Additionally, if volunteer work becomes too much to balance, is overextending one’s reserves and energies, and/or contributes to trauma, then it’s perfectly appropriate to take a break or find another cause that works with your life and current circumstances.  At times, volunteering your time is helping your neighbor with yard work, or picking up groceries for someone that is ill.  Others, it’s taking time out of your day to call a person that could use the support. Giving is an important part of life.  Many times, it assists the volunteer as much as the individual(s) being helped.  There is a sense of compassion, gratitude, and satisfaction in helping others; especially in giving your time. Volunteer work is beneficial for each person in life. My child helps our neighbor with yard work consistently.  This is a way that she is able to give, learn, and grow as a person.  This is a way that our neighbor is able to engage in generativity by teaching about planting and various other aspects about life and nature. As a parent, I appreciate these aspects of life.

It is important to find volunteer work that it comfortable for an individual and works with a person’s busy life; especially in today’s society.  Many, including myself, balance many facets of day to day life.  This includes family, friends, community, career, self-care, rest and relaxation (some may be saying what is that), and various other facets of life.

Ask yourself these few questions as a start in considering if volunteer work is something that would work with your life:

  1. Is this something I could be interested in and visualize myself doing with consistency?
  2. Is this a demographic I am motivated to help and in what ways?
  3. Will this type of volunteer work and the position I am considering work with my schedule and/or my family’s schedule in each area of life?
  4. Is this something I will be able to balance with my current life style, if not, am I willing to make the necessary adjustments to do so?
  5. Will I be able to maintain my current commitment(s) to myself and others?
  6. Will this type of volunteer work contribute to any trauma and/or trigger past trauma; if this probability is present, what resources are available for supports through the volunteer work and in my personal life?
  7. Is this an area I could thrive in and in what ways would I be able to help others?

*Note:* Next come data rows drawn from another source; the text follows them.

**src/rtl/pid_pkg.sv**
```systemverilog
`timescale 1ns/1ps
// Shared types, default parameters and the burst classifier for pulse_interval_decode.
package pid_pkg;

  localparam int unsigned PID_CNT_W      = 5;
  localparam int unsigned PID_GAP_CYCLES = 4;
  localparam int unsigned PID_MIN_PULSES = 3;
  localparam int unsigned PID_ONE_MIN    = 8;

  typedef enum logic [0:0] {
    IDLE  = 1'b0,
    BURST = 1'b1
  } pid_state_e;

  typedef enum logic [1:0] {
    CLS_DROP,
    CLS_ZERO,
    CLS_ONE
  } pid_cls_e;

  function automatic pid_cls_e pid_classify(input int unsigned cnt,
                                            input int unsigned min_pulses,
                                            input int unsigned one_min);
    if (cnt < min_pulses) return CLS_DROP;
    if (cnt < one_min)    return CLS_ZERO;
    return CLS_ONE;
  endfunction

endpackage

```
**src/rtl/pid_edge_sync.sv**
```systemverilog
`timescale 1ns/1ps
// Two-flop synchroniser for the asynchronous ZCD pulse plus a one-cycle rising-edge detector.
module pid_edge_sync (
  input  logic clk,
  input  logic rst_n,
  input  logic async_in,
  output logic rise
);

  logic meta_q, meta_d;
  logic sync_q, sync_d;
  logic sync_qq, sync_qq_d;

  always_comb begin
    meta_d    = async_in;
    sync_d    = meta_q;
    sync_qq_d = sync_q;
  end

  always_ff @(posedge clk or negedge rst_n) begin
    // NOTE: non-blocking so each stage captures its predecessor's pre-edge value; blocking would collapse the chain.
    if (!rst_n) begin
      meta_q  <= 1'b0;
      sync_q  <= 1'b0;
      sync_qq <= 1'b0;
    end else begin
      meta_q  <= meta_d;
      sync_q  <= sync_d;
      sync_qq <= sync_qq_d;
    end
  end

  assign rise = sync_q & ~sync_qq;

endmodule

```
**src/rtl/pulse_interval_decode.sv**
```systemverilog
`timescale 1ns/1ps
// Pulse-interval burst decoder: counts carrier pulses per burst and strobes a 0/1 symbol after a silent gap.
// Optional PID_ERR_FLAG_EN adds err_flag for rejected (too short) or saturated bursts.
module pulse_interval_decode
  import pid_pkg::*;
#(
  parameter int unsigned CNT_W      = PID_CNT_W,
  parameter int unsigned GAP_CYCLES = PID_GAP_CYCLES,
  parameter int unsigned MIN_PULSES = PID_MIN_PULSES,
  parameter int unsigned ONE_MIN    = PID_ONE_MIN
) (
  input  logic             sclk_3mhz,
  input  logic             reset_n,
  input  logic             zcd_pulse,
  output logic [CNT_W-1:0] zero_clock_count,
  output logic [CNT_W-1:0] one_clock_count,
  output logic             zero_flag,
  output logic             one_flag
`ifdef PID_ERR_FLAG_EN
  ,
  output logic             err_flag
`endif
);

  localparam int unsigned      GAP_W    = $clog2(GAP_CYCLES + 1);
  localparam logic [CNT_W-1:0] CNT_MAX  = '1;
  localparam logic [GAP_W-1:0] GAP_LAST = GAP_W'(GAP_CYCLES - 1);

  logic rise;

  pid_edge_sync u_edge_sync (
    .clk     (sclk_3mhz),
    .rst_n   (reset_n),
    .async_in(zcd_pulse),
    .rise    (rise)
  );

  pid_state_e       state_q, state_d;
  logic [CNT_W-1:0] pulse_cnt_q, pulse_cnt_d;
  logic [GAP_W-1:0] gap_cnt_q, gap_cnt_d;
  logic [CNT_W-1:0] zero_cnt_q, zero_cnt_d;
  logic [CNT_W-1:0] one_cnt_q, one_cnt_d;
  logic             zero_flag_q, zero_flag_d;
  logic             one_flag_q, one_flag_d;
  logic             burst_start, burst_done;
  pid_cls_e         cls;

  always_comb begin
    // NOTE: every signal gets a default first so no branch leaves it unassigned and infers a latch.
    state_d     = state_q;
    pulse_cnt_d = pulse_cnt_q;
    gap_cnt_d   = gap_cnt_q;
    zero_cnt_d  = zero_cnt_q;
    one_cnt_d   = one_cnt_q;
    zero_flag_d = 1'b0;
    one_flag_d  = 1'b0;
    burst_start = (state_q == IDLE) && rise;
    // A rise on the expiry cycle extends the burst instead of ending it.
    burst_done  = (state_q == BURST) && !rise && (gap_cnt_q == GAP_LAST);
    cls         = pid_classify(32'(pulse_cnt_q), MIN_PULSES, ONE_MIN);

    if (burst_start) begin
      state_d     = BURST;
      pulse_cnt_d = CNT_W'(1);
      gap_cnt_d   = '0;
    end else if (state_q == BURST) begin
      if (rise) begin
        gap_cnt_d = '0;
        if (pulse_cnt_q != CNT_MAX) pulse_cnt_d = pulse_cnt_q + 1'b1;
      end else if (burst_done) begin
        state_d = IDLE;
        case (cls)
          CLS_ZERO: begin
            zero_flag_d = 1'b1;
            zero_cnt_d  = pulse_cnt_q;
          end
          CLS_ONE: begin
            one_flag_d = 1'b1;
            one_cnt_d  = pulse_cnt_q;
          end
          default: ;
        endcase
      end else begin
        gap_cnt_d = gap_cnt_q + 1'b1;
      end
    end
  end

  always_ff @(posedge sclk_3mhz or negedge reset_n) begin
    if (!reset_n) begin
      state_q     <= IDLE;
      pulse_cnt_q <= '0;
      gap_cnt_q   <= '0;
      zero_cnt_q  <= '0;
      one_cnt_q   <= '0;
      zero_flag_q <= 1'b0;
      one_flag_q  <= 1'b0;
    end else begin
      state_q     <= state_d;
      pulse_cnt_q <= pulse_cnt_d;
      gap_cnt_q   <= gap_cnt_d;
      zero_cnt_q  <= zero_cnt_d;
      one_cnt_q   <= one_cnt_d;
      zero_flag_q <= zero_flag_d;
      one_flag_q  <= one_flag_d;
    end
  end

  assign zero_clock_count = zero_cnt_q;
  assign one_clock_count  = one_cnt_q;
  assign zero_flag        = zero_flag_q;
  assign one_flag         = one_flag_q;

`ifdef PID_ERR_FLAG_EN
  logic sat_q, sat_d;
  logic err_flag_q, err_flag_d;

  // sat remembers that a rise arrived while the count was already pinned at its maximum.
  always_comb begin
    sat_d = sat_q;
    if (burst_start) begin
      sat_d = 1'b0;
    end else if ((state_q == BURST) && rise && (pulse_cnt_q == CNT_MAX)) begin
      sat_d = 1'b1;
    end
    err_flag_d = burst_done && ((cls == CLS_DROP) || sat_q);
  end

  always_ff @(posedge sclk_3mhz or negedge reset_n) begin
    if (!reset_n) begin
      sat_q      <= 1'b0;
      err_flag_q <= 1'b0;
    end else begin
      sat_q      <= sat_d;
      err_flag_q <= err_flag_d;
    end
  end

  assign err_flag = err_flag_q;
`endif

endmodule

```
**config.mk**
```make
export PLATFORM = sky130hd
export DESIGN_NAME = pulse_interval_decode
export DESIGN_NICKNAME = d
export VERILOG_FILES = /design/src/rtl/pid_pkg.sv /design/src/rtl/pid_edge_sync.sv /design/src/rtl/pulse_interval_decode.sv
export SDC_FILE = /design/constraint.sdc
export NUM_CORES = 1
export LEC_CHECK = 0
export CAP_MARGIN = 20
export CORE_ASPECT_RATIO = 0.8
export CORE_MARGIN = 1.5
export CORE_UTILIZATION = 54
export DETAILED_ROUTE_END_ITERATION = 6
export PLACE_DENSITY = 0.79
export SLEW_MARGIN = 25
export SYNTH_ARGS = -nofsm -noshare
export SYNTH_HDL_FRONTEND = slang
export SYNTH_SLANG_ARGS = --single-unit
```
**constraint.sdc**
```tcl
create_clock -name sclk_3mhz -period 2.65 [get_ports sclk_3mhz]
set_input_delay 0.53 -clock sclk_3mhz [delete_from_list [all_inputs] [get_ports sclk_3mhz]]
set_output_delay 0.53 -clock sclk_3mhz [all_outputs]
set_load 0.01 [all_outputs]
```
==> flow_summary.json, run 1 <==
{
  "drcViolationCount": 0,
  "drv_cap": 0,
  "slew_viol_final": 0,
  "ctsHoldBuffers": 0,
  "cts_tree": "yes",
  "antenna_found_initial": 0,
  "ios": 15,
  "diodes": 0,
  "synth-seq-cells": 24,
  "path_max_fanout": 9,
  "stdcell_area_um2": 1270,
  "synth-edff-count": 0,
  "post_cts_buffers": 0,
  "powerDensity_nw_per_um2": 939,
  "gp_congestion": 0.850,
  "rows": 14,
  "endpoint_kind": "flip-flop",
  "netlist_area_um2": 1110,
  "finalClockSkew_ns": 0.0123,
  "syn-num-nets": 97,
  "ys.flop_type": "dfrtp_1",
  "synth_cells": 90,
  "relSlewSlack_pct": 79.7,
  "first_global_vias": 789,
  "finalHoldViolCount": 0,
  "worst_pin_slew_ns": 0.304,
  "viasPerCell": 5.77,
  "cpLargestDelayFamily": "simple AND/OR/NAND/NOR gates",
  "htree_levels": 1,
  "cp-start-kind": "flip-flop",
  "final.setup.worst_slack_ns": 0.755,
  "outcome": "completed",
  "min-delay-path-class": "flip-flop to flip-flop",
  "grt_max_degree": 25,
  "cp_slowest_cell": "dfrtp_1",
  "fin_nets": 112,
  "setup_violations": 0,
  "postRouteAntennaNets": 0,
  "die_width_um": 53.6,
  "intPower_w": 0.000763,
  "placed_cells": 124,
  "synth_warnings": 0,
  "fin_crit_sh_pct": 71.5,
  "period_needed_ns": 1.89,
  "fillers": 141,
  "finalWirelength_um": 1910,
  "drive_gt1_share_pct": 12.6,
  "post_cts_resized": 0,
  "r2r_cells": 6,
  "syn_avg_cell_area_um2": 12.3,
  "grt_pass1_wl_um": 3360,
  "cts_root_buf": "clkbuf_4",
  "irDropWorstVdd_mv": 0.637,
  "swShare_pct": 35.8,
  "cp_slowest_stage_delay_ns": 0.50,
  "max_freq_mhz": 528,
  "vias": 733,
  "drt-wirelength-per-cell_um": 15.0,
  "async_flop_share_pct": 100,
  "initial_utilization_pct": 57.9,
  "most-common-layout-cells": "24 x dfrtp_1, 14 x clkdlybuf4s50_1, 6 x nand2_1",
  "setup_tns_ns": 0,
  "yosysUniqueCellTypes": 35,
  "crit_buf_inv": 0,
  "utilization_pct": 66.3,
  "numCtsBuffers": 3,
  "worst-path-stages": 6,
  "clkTransAtPathRegs_ns": 0.12,
  "insertion_delay_ns": 0.31,
  "dr.pass1.iters": 4,
  "ys_seq_area_share_pct": 54.3,
  "crit_top_cell": "ha_1",
  "area_delta_synth_final_pct": 14.5,
  "mostFrequentLayoutCell": "dfrtp_1",
  "path_class": "flip-flop to flip-flop",
  "p_clk_share_pct": 12.8,
  "p_seq_share_pct": 49.6,
  "place_hpwl_um": 1370,
  "hold_path_depth": 0,
  "p_comb_share_pct": 37.7,
  "core_um2": 1910,
  "grt_use_total_pct": 20.5,
  "worstPathArrival_ns": 2.15,
  "preCtsSetupSlack_ns": 0.784,
  "regToRegSetupSlack_ns": 0.76,
  "required_ns": 2.90,
  "die_height_um": 43.5,
  "globalRoute.totalOverflow": 0,
  "cts_sinks": 24,
  "io_buffers": 14,
  "p_leak_nw": 0.577,
  "instances_no_fill": 127,
  "place_area_um2": 1240,
  "first_iter_violations": 11,
  "path_cells": "ha_1 -> and3_1 -> ha_1 -> nand4b_1 -> or4_1 -> o21ai_1",
  "rsz0062_at_grt": "no",
  "power_switching_w": 0.000425,
  "die_area_um2": 2330,
  "clock_path_buffers": 2
}
[flip-flops by register name, summed over array words and instances, names as in the netlist]
| register | count |
|---|---|
| pulse_cnt_q | 5 |
| u_edge_sync.meta_q | 1 |
| zero_flag | 1 |
| u_edge_sync.sync_qq | 1 |
| zero_clock_count | 5 |
| gap_cnt_q | 3 |
| one_flag | 1 |
| state_q | 1 |
| u_edge_sync.sync_q | 1 |
| one_clock_count | 5 |
[power by group through the flow]
stage | Sequential (W) | Combinational, W | Clock (W)
final | 0.000589 | 0.000448 | 0.000152
after detailed placement | 0.000592 | 0.000450 | 0
after global placement | 0.000580 | 0.000432 | 0
after CTS | 0.000585 | 0.000454 | 0.000156
after global routing | 0.000605 | 0.000497 | 0.000171
after floorplan | 0.000557 | 0.000325 | 0
[cell type report]
| cell class | count | area, µm² | share of cell area [%] |
|---|---|---|---|
| flip-flops and latches | 24 | 601 | 47.4 |
| well taps | 24 | 30.0 | 2.37 |
| repair buffers | 15 | 148 | 11.7 |
| clock buffers | 3 | 22.5 | 1.78 |
| multi-input cells | 58 | 454 | 35.9 |
| inverters | 3 | 11.3 | 0.889 |
[logic make-up after synthesis]
| family | share of synthesized area, % |
|---|---|
| simple gates | 19.2 |
| compound gates | 11.5 |
| mux | 4.98 |
| buf+inv | 4.64 |
| flops | 54.3 |
| xor+xnor | 0.792 |
| fa+ha+maj | 4.53 |
[through the flow]
step	total power, W	hold slack (ns)
5_1_grt	0.00127	0.383
6_report	0.00119	0.361
3_3_place_gp	0.00101	0.336
2_1_floorplan	0.000882	0.234
4_1_cts	0.00119	0.365
3_5_place_dp	0.00104	0.339
[final timing paths]
kind | to | startpoint
setup / recovery | pulse_cnt_q[3]$_DFFE_PN0P_ | pulse_cnt_q[0]$_DFFE_PN0P_
hold / removal | u_edge_sync.sync_q$_DFF_PN0_ | u_edge_sync.meta_q$_DFF_PN0_
setup reg to reg | pulse_cnt_q[3]$_DFFE_PN0P_ | pulse_cnt_q[0]$_DFFE_PN0P_
hold reg to reg | u_edge_sync.sync_q$_DFF_PN0_ | u_edge_sync.meta_q$_DFF_PN0_
max in group asynchronous | one_clock_count[3]$_DFFE_PN0P_ | reset_n
min in group asynchronous | gap_cnt_q[2]$_DFFE_PN0P_ | reset_n
[metal layers]
layer	vias to the layer above	track usage [%]	wire [µm]
met1	370	25.7	891
met4	0	6.15	21
met5	-	0	0
met2	14	33.1	928
met3	4	7.59	68
li1	345	-	-
[synthesized netlist by cell type, types with 2 or more instances]
master    count  share of area (%)
dfrtp_1      24                 54
nand2_1       6                2.0
a21oi_1       4                1.8
ha_1          4                4.5
nor2_1        4                1.4
nor2b_1       4                2.3
a22o_1        3                2.4
inv_1         3                1.0
mux2_4        3                4.1
nand3_1       3                1.4
a32o_1        2                1.8
buf_2         2               0.91
buf_6         2                2.0
nand4b_1      2                1.6
nor3_1        2               0.91
o21a_1        2                1.4
o21ai_0       2               0.91
No activity file was read; power rests on OpenSTA's default activity.
==> run 2, diff against run 1 <==
- CORE_UTILIZATION: 54 -> 52
- PLACE_DENSITY: 0.79 -> 0.76
- clock period: 2.65 -> 1.9 ns (I/O delays scaled with it)
==> run 2 against run 1 <==
Effect of this change: sequential share of layout area down 2.2 points; critical path depth unchanged; sequential power up 31%; via count up 4.0%; combinational power up 61%; core utilization up 2.0 points; worst hold slack better by 0.034 ns; critical path type unchanged.
==> flow_summary.json, run 2 (synthesis results as in run 1) <==
{
  "vias": 762,
  "endpoint_kind": "flip-flop",
  "hold_path_depth": 0,
  "instances_no_fill": 132,
  "cp_slowest_cell": "dfrtp_1",
  "fin_crit_sh_pct": 90.2,
  "p_leak_nw": 0.607,
  "grt_pass1_wl_um": 3550,
  "htree_levels": 1,
  "most-common-layout-cells": "24 x dfrtp_1, 14 x clkdlybuf4s50_1, 6 x nand2_1",
  "clkTransAtPathRegs_ns": 0.13,
  "required_ns": 2.16,
  "relSlewSlack_pct": 78.6,
  "globalRoute.totalOverflow": 0,
  "insertion_delay_ns": 0.32,
  "drive_gt1_share_pct": 17.6,
  "gp_congestion": 0.810,
  "r2r-end": "pulse_cnt_q[3]$_DFFE_PN0P_",
  "viasPerCell": 5.77,
  "path_cells": "ha_1 -> and3_1 -> ha_2 -> nand4b_1 -> or4_1 -> o21ai_1",
  "rows": 14,
  "worst-path-stages": 6,
  "r2r_cells": 6,
  "io_buffers": 14,
  "worst_pin_slew_ns": 0.321,
  "cpLargestDelayFamily": "simple AND/OR/NAND/NOR gates",
  "fin_nets": 116,
  "die_width_um": 54.6,
  "cp-start-kind": "flip-flop",
  "antenna_found_initial": 0,
  "fillers": 137,
  "die_area_um2": 2410,
  "area_delta_synth_final_pct": 20.1,
  "cp_slowest_stage_delay_ns": 0.42,
  "power_w": 0.00186,
  "finalWirelength_um": 2000,
  "place_hpwl_um": 1410,
  "ctsHoldBuffers": 0,
  "die_height_um": 44.3,
  "startpoint": "pulse_cnt_q[0]$_DFFE_PN0P_",
  "drcViolationCount": 0,
  "numCtsBuffers": 3,
  "outcome": "completed",
  "diodes": 0,
  "crit_buf_inv": 0,
  "slew_viol_final": 0,
  "setup_violations": 0,
  "crit_end": "pulse_cnt_q[3]$_DFFE_PN0P_",
  "grt_use_total_pct": 21.0,
  "rsz0062_at_grt": "no",
  "cts_root_buf": "clkbuf_4",
  "grt_max_degree": 25,
  "dr.pass1.iters": 4,
  "utilization_pct": 68.3,
  "postRouteAntennaNets": 0,
  "timing.rr.start": "pulse_cnt_q[0]$_DFFE_PN0P_",
  "cts_sinks": 24,
  "regToRegSetupSlack_ns": 0.19,
  "first_iter_violations": 12,
  "min-delay-path-class": "flip-flop to flip-flop",
  "irDropWorstVdd_mv": 1.05,
  "initial_utilization_pct": 56.9,
  "mostFrequentLayoutCell": "dfrtp_1",
  "drt-wirelength-per-cell_um": 15.2,
  "max_freq_mhz": 583,
  "core_um2": 1940,
  "ios": 15,
  "clock_path_buffers": 2,
  "drv_cap": 0,
  "placed_cells": 127,
  "first_global_vias": 788,
  "worstHoldStart": "u_edge_sync.meta_q$_DFF_PN0_",
  "final.setup.worst_slack_ns": 0.186,
  "powerDensity_nw_per_um2": 1400,
  "cts_tree": "yes",
  "setup_tns_ns": 0,
  "finalHoldViolCount": 0,
  "preCtsSetupSlack_ns": 0.181,
  "period_needed_ns": 1.71,
  "path_max_fanout": 6,
  "finalClockSkew_ns": 0.00274,
  "path_class": "flip-flop to flip-flop",
  "worstPathArrival_ns": 1.97
}
[run 2: per-stage QoR]
step | hold slack, ns | area [µm²]
6_report | 0.395 | 1330
5_1_grt | 0.420 | 1330
2_1_floorplan | 0.0844 | 1110
4_1_cts | 0.391 | 1320
3_3_place_gp | 0.338 | 1270
3_5_place_dp | 0.365 | 1270
[run 2: worst min-delay path by stage]
| stage | end | slack [ns] |
|---|---|---|
| 4_1_cts | one_clock_count[4]$_DFFE_PN0P_ | 0.39 |
| 3_3_place_gp | u_edge_sync.sync_q$_DFF_PN0_ | 0.34 |
| 5_1_grt | u_edge_sync.sync_q$_DFF_PN0_ | 0.42 |
| 6_report | u_edge_sync.sync_q$_DFF_PN0_ | 0.39 |
| 2_1_floorplan | gap_cnt_q[0]$_DFFE_PN0P_ | 0.08 |
| 3_5_place_dp | u_edge_sync.sync_q$_DFF_PN0_ | 0.37 |
[run 2: cell type report]
| cell class | instances | area [µm²] | area share (%) |
|---|---|---|---|
| Multi-Input combinational cell | 58 | 457 | 34.4 |
| Clock inverter | 1 | 30.0 | 2.26 |
| Timing Repair Buffer | 19 | 178 | 13.4 |
| Clock buffer | 3 | 22.5 | 1.69 |
| Sequential cell | 24 | 601 | 45.2 |
| Inverter | 3 | 11.3 | 0.847 |
| Tap cell | 24 | 30.0 | 2.26 |
[run 2: metal layers]
layer  share of wire (%)  routed length [µm]  up-vias  GRT usage, %
met1                  49                 985      394          27.8
li1                    -                   -      354             -
met2                  46                 922       12          33.3
met5                   0                   0        -             0
met4                0.55                  11        0          4.50
met3                 4.0                  81        2          7.77
[run 2: repair_timing]
action                     in CTS  in global routing
gates resized for setup         0                  1
setup endpoints to repair       0                  1
setup buffers                   0                  1
[run 2: power breakdown]
| part | switching, W | internal, W | total (W) |
|---|---|---|---|
| Clock | 0.000157 | 0.000214 | 0.000370 |
| Combinational | 0.000346 | 0.000376 | 0.000723 |
| Sequential | 0.000114 | 0.000655 | 0.000769 |
==> run 3, diff against run 2 <==
- REMOVE_ABC_BUFFERS: unset -> 1
==> run 3 against run 2 <==
Effect of this change: global-route usage decreased by 0.74 points; core utilization decreased by 1.4 points; via count down 3.4%; sequential power shrank 0.5%; first-iteration DRC count did not move; critical path type unchanged; largest cell class unchanged; highest routed layer is now met3.
==> flow_summary.json, run 3 (synthesis results as in run 1) <==
{
  "outcome": "completed",
  "multiInputGateArea_um2": 454,
  "drt-wirelength-per-cell_um": 15.2,
  "ios": 15,
  "p_leak_nw": 0.599,
  "final.setup.worst_slack_ns": 0.195,
  "preCtsSetupSlack_ns": 0.213,
  "cp_slowest_cell": "dfrtp_1",
  "area_delta_synth_final_pct": 17.8,
  "insertion_delay_ns": 0.31,
  "globalRoute.totalOverflow": 0,
  "ctsHoldBuffers": 0,
  "initial_utilization_pct": 56.9,
  "max_freq_mhz": 587,
  "instances_no_fill": 131,
  "drv_cap": 0,
  "dr.pass1.iters": 4,
  "startpoint": "pulse_cnt_q[0]$_DFFE_PN0P_",
  "slew_viol_final": 0,
  "setup_violations": 0,
  "path_cells": "ha_1 -> and3_1 -> ha_1 -> nand4b_1 -> or4_1 -> o21ai_1",
  "mostFrequentLayoutCell": "dfrtp_1",
  "stdcell_area_um2": 1300,
  "placed_cells": 127,
  "drcViolationCount": 0,
  "setup_tns_ns": 0,
  "rows": 14,
  "min-delay-path-class": "flip-flop to flip-flop",
  "first_iter_violations": 12,
  "seqCellArea_um2": 601,
  "path_class": "flip-flop to flip-flop",
  "numCtsBuffers": 3,
  "fillers": 156,
  "power_w": 0.00175,
  "cp-start-kind": "flip-flop",
  "cts_tree": "yes",
  "worst_pin_slew_ns": 0.333,
  "die_height_um": 44.3,
  "postRouteAntennaNets": 0,
  "first_global_vias": 753,
  "viasPerCell": 5.62,
  "rsz0062_at_grt": "no",
  "drive_gt1_share_pct": 15.9,
  "grt_pass1_wl_um": 3440,
  "htree_levels": 1,
  "clkTransAtPathRegs_ns": 0.12,
  "gp_congestion": 0.827,
  "irDropWorstVdd_mv": 0.718,
  "post_cts_buffers": 0,
  "timing.rr.start": "pulse_cnt_q[0]$_DFFE_PN0P_",
  "powerDensity_nw_per_um2": 1350,
  "clock_path_buffers": 2,
  "path_max_fanout": 6,
  "grt_use_total_pct": 20.3,
  "worstPathArrival_ns": 1.96,
  "place_hpwl_um": 1430,
  "endpoint_kind": "flip-flop",
  "period_needed_ns": 1.70,
  "finalClockSkew_ns": 0.00191,
  "core_um2": 1940,
  "cts_sinks": 24,
  "post_cts_resized": 0,
  "io_buffers": 14,
  "diodes": 0,
  "die_width_um": 54.6,
  "vias": 736,
  "finalWirelength_um": 1990,
  "crit_top_cell": "ha_1",
  "place_area_um2": 1270,
  "fin_nets": 115,
  "antenna_found_initial": 0,
  "grt_max_degree": 25,
  "cp_slowest_stage_delay_ns": 0.40,
  "cts_root_buf": "clkbuf_4",
  "worstHoldStart": "u_edge_sync.meta_q$_DFF_PN0_",
  "relSlewSlack_pct": 77.6,
  "cpLargestDelayFamily": "simple AND/OR/NAND/NOR gates",
  "crit_buf_inv": 0,
  "required_ns": 2.15,
  "most-common-layout-cells": "24 x dfrtp_1, 14 x clkdlybuf4s50_1, 6 x nand2_1",
  "finalHoldViolCount": 0,
  "fin_crit_sh_pct": 89.7,
  "die_area_um2": 2410
}
run 3: cell types whose count changed in the layout (fill, tap and decap cells not counted), sizes merged:
cell,before,now
bufinv,1,0
clkbuf,3,4
buf,5,4
run 3: final timing paths:
path / end / slack, ns / depth (start not counted)
min in group asynchronous: gap_cnt_q[2]$_DFFE_PN0P_ / 0.40 / 2
max: pulse_cnt_q[3]$_DFFE_PN0P_ / 0.20 / 6
max in group asynchronous: zero_clock_count[0]$_DFFE_PN0P_ / 1.27 / 2
min: u_edge_sync.sync_q$_DFF_PN0_ / 0.37 / 0
max reg2reg: pulse_cnt_q[3]$_DFFE_PN0P_ / 0.20 / 6
min reg2reg: u_edge_sync.sync_q$_DFF_PN0_ / 0.37 / 0
run 3: routing by layer:
metal | wire length [µm] | GRT usage [%] | part of all wire, %
met1 | 945 | 28.4 | 47
met3 | 100 | 7.43 | 5.0
met4 | 0 | 3.00 | 0
met5 | 0 | 0 | 0
met2 | 948 | 31.1 | 48
run 3: power by group:
group	switching, W	internal, W
clock network	0.000148	0.000117
logic	0.000351	0.000370
registers	0.000110	0.000655
run 3: area by class of cell:
class | instances | share of cell area, %
multi-input combinational | 58 | 34.9
inverter | 3 | 0.865
tap | 24 | 2.31
sequential | 24 | 46.1
clock buffer | 4 | 2.79
timing repair buffer | 18 | 13.1
run 3: worst reg2reg max path: cells and delay by family, from the launching register on:
kind                       cells  cell delay (ns)
and+or+nand+nor                3             0.74
adders and majority gates      2             0.43
DFF                            1             0.40
AOI/OAI and AO/OA              1             0.08
run 3: per-stage QoR:
step	hold slack (ns)	util, %
3_5_place_dp	0.343	65.1
6_report	0.368	67.0
5_1_grt	0.386	67.0
2_1_floorplan	0.0844	-
4_1_cts	0.373	67.0
3_3_place_gp	0.334	65.1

This is not a comprehensive list, yet, a starting place to consider. At the end of each day, many could benefit from giving time to volunteer to a demographic that speaks to you as an individual.

Please share your experiences with volunteer work.  What brought you towards that demographic and the type of work?  How do you feel after you assist this demographic?  Is there anything you sacrifice to give to others, if so, is it something you’re able to balance and feels beneficial? What benefits do you experience personally from volunteering?